Is it wrong to assume that side effects of an expression residing between two sequence
points also get calculated when the values of the expressions are?
If i add printf("%d\n" a); i get 3 printed though, so the side effect gets done.
Or is it just that control dosent really pass to the subexpression the value of which
is being calculated "first" officially?
I would rather bet on the latter because changing the value of 'a' to 3 and the rvalue
in the assignment of the second conditional to 4 resulted in short-circuit evaluation
of the first conditional expression, meaning that i got 3 printed for both 'a' and 'value'.

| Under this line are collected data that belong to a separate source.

`config.mk`:
```
export PLATFORM = sky130hd
export DESIGN_NAME = konami_cart_top
export DESIGN_NICKNAME = d
export VERILOG_FILES = /design/src/design/mapper_pkg.sv /design/src/design/cpu_bus_pkg.sv /design/src/design/konami_cart_top.sv /design/src/design/cart_read_port.sv /design/src/design/mapper_konami_scc.sv /design/src/design/cpu_req_capture.sv
export VERILOG_INCLUDE_DIRS = /design/src /design/src/design
export SDC_FILE = /design/constraint.sdc
export NUM_CORES = 1
export LEC_CHECK = 0
export ABC_AREA = 1
export BUFFER_PORTS_ARGS = -buffer_cell sky130_fd_sc_hd__buf_2
export CAP_MARGIN = 25
export CELL_PAD_IN_SITES_DETAIL_PLACEMENT = 2
export CELL_PAD_IN_SITES_GLOBAL_PLACEMENT = 2
export CORE_MARGIN = 3
export CORE_UTILIZATION = 36
export CTS_CLUSTER_SIZE = 8
export DETAILED_ROUTE_END_ITERATION = 7
export GPL_TIMING_DRIVEN = 1
export PLACE_DENSITY = 0.74
export SYNTH_ARGS = -nofsm -noshare
export SYNTH_HDL_FRONTEND = slang
export SYNTH_SLANG_ARGS = --single-unit
```
`constraint.sdc`:
```
create_clock -name clock_bus -period 4.25 [get_ports clock_bus]
set_input_delay 0.85 -clock clock_bus [delete_from_list [all_inputs] [get_ports clock_bus]]
set_output_delay 0.85 -clock clock_bus [all_outputs]
set_load 0.03 [all_outputs]
```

I got the above result on Lubuntu 14.04 with GCC 4.8.2 using the -std=c99 flag.
Thank you for anyone clearing me up on this matter!
The conditional operator does not "evaluate right to left". The standard (C11 6.5.15/4) says:
The first operand is evaluated; there is a sequence point between its
evaluation and the evaluation of the second or third operand
(whichever is evaluated). The second operand is evaluated only if the
first compares unequal to 0; the third operand is evaluated only if the
first compares equal to 0; the result is the value of the second or
third operand (whichever is evaluated)
So the expression (a == 3) ? 3 : (a = 3) ? 5 : 0; evaluates in these steps:
(a == 3) result is 0
(a = 3) result is 3, unequal to 0
5
So 5 is what is assigned to value.
You might be confusing the concept of how the conditional operator is evaluated with how the conditional operator associates (or groups). The syntax of C specifies that the expression:
(a == 3) ? 3 : (a = 3) ? 5 : 0;
associates or groups sub expressions like so:
((a == 3) ? 3 : ((a = 3) ? 5 : 0));
which is often described as 'associates right'. However, this grouping/associativity doesn't affect the fact that the expression is still evaluated left-to-right and that the second conditional expression only evaluates after the first operand in the 'outer' conditional expression is evaluated.
Let's trace through this one part at a time. You have this expression:
value = (a == 3) ? 3 : (a = 3) ? 5 : 0;
Since a starts off at 0, we skip the 3 branch of the first ?: and look at the second branch, which is
(a = 3) ? 5 : 0
The condition here is a = 3, which sets a to 3 and then evaluates to the new value of a, which is 3. Since 3 is nonzero, we take the first branch of the ?:, so the expression evaluates to 5. The net effect is that a is set to 3 and value is set to 5.
The language spec guarantees that the evaluation order is indeed what you think it should be - the "if" and "else" branches of the ?: operator are guaranteed not to execute unless the condition works out as it does, so there are sequence points here. I think you just misunderstood the effect of the a = 3 operation.
Hope this helps!
The conditional operator evaluates left-to-right (evaluating the condition before either of the branches). You may be confusing this with its right-associativity (in which it appears to bind right-to-left).
Your conditional expression essentially results in the following logic:
if(a == 3) {
value = 3;
} else {
if(a = 3) {
value = 5;
} else {
value = 0;
}
}
Note that the conditional doesn't execute a branch until after the condition is evaluated.